Collected data entries

=======

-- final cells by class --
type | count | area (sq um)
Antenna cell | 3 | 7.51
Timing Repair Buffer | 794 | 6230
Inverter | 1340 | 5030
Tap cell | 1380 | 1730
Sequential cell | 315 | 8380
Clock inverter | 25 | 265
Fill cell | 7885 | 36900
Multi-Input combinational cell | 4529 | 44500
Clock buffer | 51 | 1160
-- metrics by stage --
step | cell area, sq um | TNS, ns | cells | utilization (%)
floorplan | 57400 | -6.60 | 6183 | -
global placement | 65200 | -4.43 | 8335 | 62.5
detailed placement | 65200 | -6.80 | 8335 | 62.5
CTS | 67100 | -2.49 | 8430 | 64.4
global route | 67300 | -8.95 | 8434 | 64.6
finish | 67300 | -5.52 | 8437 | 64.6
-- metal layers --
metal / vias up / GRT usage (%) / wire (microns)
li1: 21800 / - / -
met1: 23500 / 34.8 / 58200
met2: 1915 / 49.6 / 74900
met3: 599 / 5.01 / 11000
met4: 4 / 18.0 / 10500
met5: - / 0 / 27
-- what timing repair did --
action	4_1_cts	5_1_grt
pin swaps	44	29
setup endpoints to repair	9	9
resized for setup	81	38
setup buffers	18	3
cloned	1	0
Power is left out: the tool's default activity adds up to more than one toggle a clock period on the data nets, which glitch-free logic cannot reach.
$ cat src/hw/rtl/mns_pkg.sv
// ---------------------------------------------------------------------------
// Melody note sequencer package
// Shared widths, request codes, item structs and the tone half-period table.
// ---------------------------------------------------------------------------
`timescale 1ns / 1ps
`default_nettype none

package mns_pkg;

  // Store geometry
  localparam int SONG_COUNT  = 3;
  localparam int SONG_DEPTH  = 128;
  localparam int TONE_COUNT  = 21;
  localparam int STORE_DEPTH = SONG_COUNT * SONG_DEPTH;
  localparam int STORE_AW    = $clog2(STORE_DEPTH);

  // Field and state widths
  localparam int REQ_W      = 3;
  localparam int SONG_W     = 2;
  localparam int ADDR_W     = 7;
  localparam int BYTE_W     = 8;
  localparam int POS_W      = $clog2(SONG_DEPTH + 1);
  localparam int BEAT_W     = 24;
  localparam int TICKS_W    = 28;
  localparam int TONE_W     = 5;
  localparam int HALF_W     = 10;
  localparam int LED_W      = 8;

  // Request codes
  localparam logic [REQ_W-1:0] REQ_TICK  = 3'd0;
  localparam logic [REQ_W-1:0] REQ_PAUSE = 3'd1;
  localparam logic [REQ_W-1:0] REQ_SKIP  = 3'd2;
  localparam logic [REQ_W-1:0] REQ_LOOP  = 3'd3;
  localparam logic [REQ_W-1:0] REQ_WRITE = 3'd4;

  localparam logic [BEAT_W-1:0] BEAT_TICKS_RESET = 24'd120000;
  localparam logic [LED_W-1:0]  LED_DARK         = 8'hff;

  typedef struct packed {
    logic [REQ_W-1:0]  req_type;
    logic [SONG_W-1:0] song_select;
    logic [ADDR_W-1:0] byte_address;
    logic [BYTE_W-1:0] note_byte;
  } req_item_t;

  typedef struct packed {
    logic              buzzer_level;
    logic [LED_W-1:0]  led_pattern;
    logic [SONG_W-1:0] song_now;
    logic [ADDR_W-1:0] note_position;
    logic              sounding;
    logic              paused_flag;
    logic              loop_single;
  } res_item_t;

  // Half period in timer ticks: 921600 / (2 * f) for each tone
  function automatic logic [HALF_W-1:0] tone_half(input logic [TONE_W-1:0] k);
    logic [HALF_W-1:0] h;
    case (k)
      5'd0:    h = 10'd988;
      5'd1:    h = 10'd881;
      5'd2:    h = 10'd785;
      5'd3:    h = 10'd699;
      5'd4:    h = 10'd660;
      5'd5:    h = 10'd587;
      5'd6:    h = 10'd523;
      5'd7:    h = 10'd494;
      5'd8:    h = 10'd440;
      5'd9:    h = 10'd392;
      5'd10:   h = 10'd349;
      5'd11:   h = 10'd329;
      5'd12:   h = 10'd293;
      5'd13:   h = 10'd261;
      5'd14:   h = 10'd247;
      5'd15:   h = 10'd220;
      5'd16:   h = 10'd196;
      5'd17:   h = 10'd175;
      5'd18:   h = 10'd165;
      5'd19:   h = 10'd147;
      5'd20:   h = 10'd131;
      default: h = 10'd988;
    endcase
    return h;
  endfunction

endpackage

`default_nettype wire

$ cat src/hw/rtl/mns_song_ram.sv
// ---------------------------------------------------------------------------
// Song store RAM
// Single write port, single registered read port.
// ---------------------------------------------------------------------------
`timescale 1ns / 1ps
`default_nettype none

module mns_song_ram #(
  parameter int DEPTH  = 384,
  parameter int DATA_W = 8,
  parameter int ADDR_W = $clog2(DEPTH)
) (
  input  wire logic              clk,
  input  wire logic              we,
  input  wire logic [ADDR_W-1:0] waddr,
  input  wire logic [DATA_W-1:0] wdata,
  input  wire logic              re,
  input  wire logic [ADDR_W-1:0] raddr,
  output logic      [DATA_W-1:0] rdata
);

  logic [DATA_W-1:0] mem [DEPTH];

  // Write port
  always_ff @(posedge clk) begin
    if (we) begin
      mem[waddr] <= wdata;
    end
  end

  // Registered read port, held between reads
  always_ff @(posedge clk) begin
    if (re) begin
      rdata <= mem[raddr];
    end
  end

endmodule

`default_nettype wire

$ cat src/hw/rtl/mns_player.sv
// ---------------------------------------------------------------------------
// Melody player core
// Holds the playback state, decodes the fetched note byte and steps one item.
// ---------------------------------------------------------------------------
`timescale 1ns / 1ps
`default_nettype none

module mns_player (
  input  wire logic                                  clk,
  input  wire logic                                  rst,
  input  wire logic                                  beat_ticks_we,
  input  wire logic [mns_pkg::BEAT_W-1:0]            beat_ticks_wdata,
  input  wire logic                                  step,
  input  wire mns_pkg::req_item_t                    item,
  input  wire logic [mns_pkg::BYTE_W-1:0]            note_rdata,
  output logic      [mns_pkg::STORE_AW-1:0]          fetch_index,
  output mns_pkg::res_item_t                         result
);

  // Playback state
  logic [mns_pkg::BEAT_W-1:0]  beat_ticks;
  logic [mns_pkg::SONG_W-1:0]  song, song_next;
  logic [mns_pkg::POS_W-1:0]   position, position_next;
  logic                        note_active, note_active_next;
  logic [mns_pkg::TICKS_W-1:0] ticks_left, ticks_left_next;
  logic [mns_pkg::TONE_W-1:0]  tone_sel, tone_sel_next;
  logic [mns_pkg::HALF_W-1:0]  half_count, half_count_next;
  logic                        tone_on, tone_on_next;
  logic                        buzzer, buzzer_next;
  logic                        paused, paused_next;
  logic                        looping, looping_next;
  logic [mns_pkg::LED_W-1:0]   led, led_next;

  // Note byte decode
  logic                        pos_over;
  logic [mns_pkg::BYTE_W-1:0]  nb;
  logic [15:0]                 prod10;
  logic [13:0]                 prod100;
  logic [4:0]                  q10;
  logic [1:0]                  octave;
  logic [7:0]                  digit_wide;
  logic [3:0]                  digit;
  logic [4:0]                  beat_wide;
  logic [3:0]                  beat;
  logic                        is_tone;
  logic [mns_pkg::TONE_W-1:0]  tone_new;
  logic [mns_pkg::LED_W-1:0]   led_new;
  logic [mns_pkg::TICKS_W-1:0] ticks_new;
  logic [mns_pkg::SONG_W-1:0]  song_inc;

  // Split the byte into decimal digits by reciprocal multiplication
  always_comb begin
    pos_over   = position >= mns_pkg::POS_W'(mns_pkg::SONG_DEPTH);
    nb         = pos_over ? '0 : note_rdata;
    prod10     = 16'(nb) * 16'd205;
    prod100    = 14'(nb) * 14'd41;
    q10        = prod10[15:11];
    octave     = prod100[13:12];
    digit_wide = nb - {q10, 3'b000} - {2'b00, q10, 1'b0};
    digit      = digit_wide[3:0];
    beat_wide  = q10 - {octave, 3'b000} - {2'b00, octave, 1'b0};
    beat       = beat_wide[3:0];
    is_tone    = (digit >= 4'd1) && (digit <= 4'd7) && (octave != 2'd0);
    tone_new   = mns_pkg::TONE_W'(octave - 2'd1) * mns_pkg::TONE_W'(7)
               + mns_pkg::TONE_W'(digit) - mns_pkg::TONE_W'(1);
    led_new    = (digit <= 4'd7) ? (mns_pkg::LED_DARK << digit[2:0]) : mns_pkg::LED_DARK;
    ticks_new  = mns_pkg::TICKS_W'(beat) * mns_pkg::TICKS_W'(beat_ticks);
    song_inc   = (32'(song) == mns_pkg::SONG_COUNT - 1) ? '0
               : song + mns_pkg::SONG_W'(1);
  end

  // Step the state for one item
  always_comb begin
    song_next        = song;
    position_next    = position;
    note_active_next = note_active;
    ticks_left_next  = ticks_left;
    tone_sel_next    = tone_sel;
    half_count_next  = half_count;
    tone_on_next     = tone_on;
    buzzer_next      = buzzer;
    paused_next      = paused;
    looping_next     = looping;
    led_next         = led;
    if (step) begin
      unique case (item.req_type)
        mns_pkg::REQ_TICK: begin
          if (!note_active) begin
            // Fetch: song end, paused tone, or load the note
            if (nb == '0) begin
              position_next = '0;
              tone_on_next  = 1'b0;
              if (!looping) begin
                song_next = song_inc;
              end
            end else if (!(is_tone && paused)) begin
              if (is_tone) begin
                tone_sel_next   = tone_new;
                half_count_next = mns_pkg::tone_half(tone_new);
                tone_on_next    = 1'b1;
              end else begin
                tone_on_next = 1'b0;
              end
              led_next         = led_new;
              ticks_left_next  = ticks_new;
              note_active_next = 1'b1;
            end
          end else begin
            // Play: toggle on half period, count down the note
            if (tone_on) begin
              if (half_count <= mns_pkg::HALF_W'(1)) begin
                buzzer_next     = !buzzer;
                half_count_next = mns_pkg::tone_half(tone_sel);
              end else begin
                half_count_next = half_count - mns_pkg::HALF_W'(1);
              end
            end
            if (ticks_left <= mns_pkg::TICKS_W'(1)) begin
              ticks_left_next  = '0;
              note_active_next = 1'b0;
              tone_on_next     = 1'b0;
              position_next    = position + mns_pkg::POS_W'(1);
            end else begin
              ticks_left_next = ticks_left - mns_pkg::TICKS_W'(1);
            end
          end
        end
        mns_pkg::REQ_PAUSE: begin
          paused_next = !paused;
        end
        mns_pkg::REQ_SKIP: begin
          song_next        = song_inc;
          position_next    = '0;
          note_active_next = 1'b0;
          ticks_left_next  = '0;
          tone_on_next     = 1'b0;
        end
        mns_pkg::REQ_LOOP: begin
          looping_next = !looping;
        end
        default: begin
          // Byte writes go straight to the store; other codes do nothing
        end
      endcase
    end
  end

  // Forward the post-item song and position as the next fetch address
  assign fetch_index = mns_pkg::STORE_AW'(song_next) * mns_pkg::STORE_AW'(mns_pkg::SONG_DEPTH)
                     + mns_pkg::STORE_AW'(position_next[mns_pkg::ADDR_W-1:0]);

  // Result reflects the state after the item
  always_comb begin
    result.buzzer_level  = buzzer_next;
    result.led_pattern   = led_next;
    result.song_now      = song_next;
    result.note_position = position_next[mns_pkg::ADDR_W-1:0];
    result.sounding      = tone_on_next;
    result.paused_flag   = paused_next;
    result.loop_single   = looping_next;
  end

  // Hold the state
  always_ff @(posedge clk) begin
    if (rst) begin
      beat_ticks  <= mns_pkg::BEAT_TICKS_RESET;
      song        <= '0;
      position    <= '0;
      note_active <= 1'b0;
      ticks_left  <= '0;
      tone_sel    <= '0;
      half_count  <= '0;
      tone_on     <= 1'b0;
      buzzer      <= 1'b0;
      paused      <= 1'b0;
      looping     <= 1'b0;
      led         <= mns_pkg::LED_DARK;
    end else begin
      if (beat_ticks_we) begin
        beat_ticks <= beat_ticks_wdata;
      end
      song        <= song_next;
      position    <= position_next;
      note_active <= note_active_next;
      ticks_left  <= ticks_left_next;
      tone_sel    <= tone_sel_next;
      half_count  <= half_count_next;
      tone_on     <= tone_on_next;
      buzzer      <= buzzer_next;
      paused      <= paused_next;
      looping     <= looping_next;
      led         <= led_next;
    end
  end

  // A tone only sounds within a loaded note
  a_tone_in_note: assert property (@(posedge clk) disable iff (rst)
    tone_on |-> note_active)
    else $error("tone on without a loaded note");

  // A loaded note always sits inside the song store
  a_note_in_range: assert property (@(posedge clk) disable iff (rst)
    note_active |-> (position < mns_pkg::POS_W'(mns_pkg::SONG_DEPTH)))
    else $error("note loaded past the end of the song");

  // Song number stays within the store
  a_song_range: assert property (@(posedge clk) disable iff (rst)
    32'(song) < mns_pkg::SONG_COUNT)
    else $error("song number out of range");

  // A sounding tone never has an empty half-period count
  a_half_loaded: assert property (@(posedge clk) disable iff (rst)
    tone_on |-> (half_count != '0))
    else $error("tone on with zero half-period count");

endmodule

`default_nettype wire

$ cat src/hw/rtl/melody_note_sequencer.sv
// ---------------------------------------------------------------------------
// Melody note sequencer
// Plays note-byte songs from an on-chip store to a square-wave buzzer.
// ---------------------------------------------------------------------------
// Usage:
//   req channel (req_valid / req_stall / req_item) carries ticks, key presses
//   and song byte writes; res channel (res_valid / res_stall / res_item)
//   returns one status item per request: buzzer level, LED bar, song,
//   position and mode flags after that request.
//   beat_ticks_we / beat_ticks_wdata set ticks per beat; write only when idle.
// Pipeline:
//   A taken request passes through the read stage (store read), then its
//   result is loaded into the output register. One item is taken every cycle
//   while the result side does not stall; the song store read keeps pace
//   because its address is forwarded from the state the previous item leaves.
// Reset:
//   Playback state clears, beat_ticks returns to 120000, LEDs go dark. The
//   song store keeps no reset value and must be written before it is played.
// Stall:
//   A stalled result holds in the output register; one more request is taken
//   into the read stage, after which req_stall rises until res_stall drops.
// ---------------------------------------------------------------------------
`timescale 1ns / 1ps
`default_nettype none

module melody_note_sequencer (
  input  wire logic                       clk,
  input  wire logic                       rst,
  input  wire logic                       beat_ticks_we,
  input  wire logic [mns_pkg::BEAT_W-1:0] beat_ticks_wdata,
  input  wire logic                       req_valid,
  output logic                            req_stall,
  input  wire mns_pkg::req_item_t         req_item,
  output logic                            res_valid,
  input  wire logic                       res_stall,
  output mns_pkg::res_item_t              res_item
);

  logic                            req_take;
  logic                            rd_valid;
  mns_pkg::req_item_t              rd_item;
  logic                            rd_adv;
  logic                            wr_en;
  logic [mns_pkg::STORE_AW-1:0]    wr_index;
  logic [mns_pkg::STORE_AW-1:0]    fetch_index;
  logic [mns_pkg::BYTE_W-1:0]      note_rdata;
  mns_pkg::res_item_t              step_result;

  // Handshake: read stage advances into a free or draining output register
  assign rd_adv    = rd_valid && (!res_valid || !res_stall);
  assign req_stall = rd_valid && !rd_adv;
  assign req_take  = req_valid && !req_stall;

  // Song byte writes with an in-range song and address land in the store when taken
  assign wr_en    = req_take && (req_item.req_type == mns_pkg::REQ_WRITE)
                 && (32'(req_item.song_select) < mns_pkg::SONG_COUNT)
                 && (32'(req_item.byte_address) < mns_pkg::SONG_DEPTH);
  assign wr_index = mns_pkg::STORE_AW'(req_item.song_select)
                  * mns_pkg::STORE_AW'(mns_pkg::SONG_DEPTH)
                  + mns_pkg::STORE_AW'(req_item.byte_address);

  mns_song_ram #(
    .DEPTH  (mns_pkg::STORE_DEPTH),
    .DATA_W (mns_pkg::BYTE_W)
  ) u_song_ram (
    .clk   (clk),
    .we    (wr_en),
    .waddr (wr_index),
    .wdata (req_item.note_byte),
    .re    (req_take),
    .raddr (fetch_index),
    .rdata (note_rdata)
  );

  mns_player u_player (
    .clk              (clk),
    .rst              (rst),
    .beat_ticks_we    (beat_ticks_we),
    .beat_ticks_wdata (beat_ticks_wdata),
    .step             (rd_adv),
    .item             (rd_item),
    .note_rdata       (note_rdata),
    .fetch_index      (fetch_index),
    .result           (step_result)
  );

  // Read stage: hold the item while its store byte arrives
  always_ff @(posedge clk) begin
    if (rst) begin
      rd_valid <= 1'b0;
    end else if (req_take) begin
      rd_valid <= 1'b1;
    end else if (rd_adv) begin
      rd_valid <= 1'b0;
    end
  end

  always_ff @(posedge clk) begin
    if (req_take) begin
      rd_item <= req_item;
    end
  end

  // Output register: load on advance, drop when taken
  always_ff @(posedge clk) begin
    if (rst) begin
      res_valid <= 1'b0;
    end else if (rd_adv) begin
      res_valid <= 1'b1;
    end else if (!res_stall) begin
      res_valid <= 1'b0;
    end
  end

  always_ff @(posedge clk) begin
    if (rd_adv) begin
      res_item <= step_result;
    end
  end

  // A taken item is in the read stage on the next cycle
  a_take_fills: assert property (@(posedge clk) disable iff (rst)
    req_take |=> rd_valid)
    else $error("taken item missing from read stage");

  // An item leaving the read stage always shows up as a result
  a_adv_result: assert property (@(posedge clk) disable iff (rst)
    rd_adv |=> res_valid)
    else $error("advanced item produced no result");

  // Store writes only come from taken write requests
  a_write_src: assert property (@(posedge clk) disable iff (rst)
    wr_en |-> (req_take && (req_item.req_type == mns_pkg::REQ_WRITE)))
    else $error("store write without a write request");

endmodule

`default_nettype wire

=======

» Problem: Which lines above run from the one containing "tone_on |-> note_active)" down to the one containing "a_half_loaded: assert property"? Repeat exactly those, both ends included, and nothing else.

» Solution for this problem:
    tone_on |-> note_active)
    else $error("tone on without a loaded note");

  // A loaded note always sits inside the song store
  a_note_in_range: assert property (@(posedge clk) disable iff (rst)
    note_active |-> (position < mns_pkg::POS_W'(mns_pkg::SONG_DEPTH)))
    else $error("note loaded past the end of the song");

  // Song number stays within the store
  a_song_range: assert property (@(posedge clk) disable iff (rst)
    32'(song) < mns_pkg::SONG_COUNT)
    else $error("song number out of range");

  // A sounding tone never has an empty half-period count
  a_half_loaded: assert property (@(posedge clk) disable iff (rst)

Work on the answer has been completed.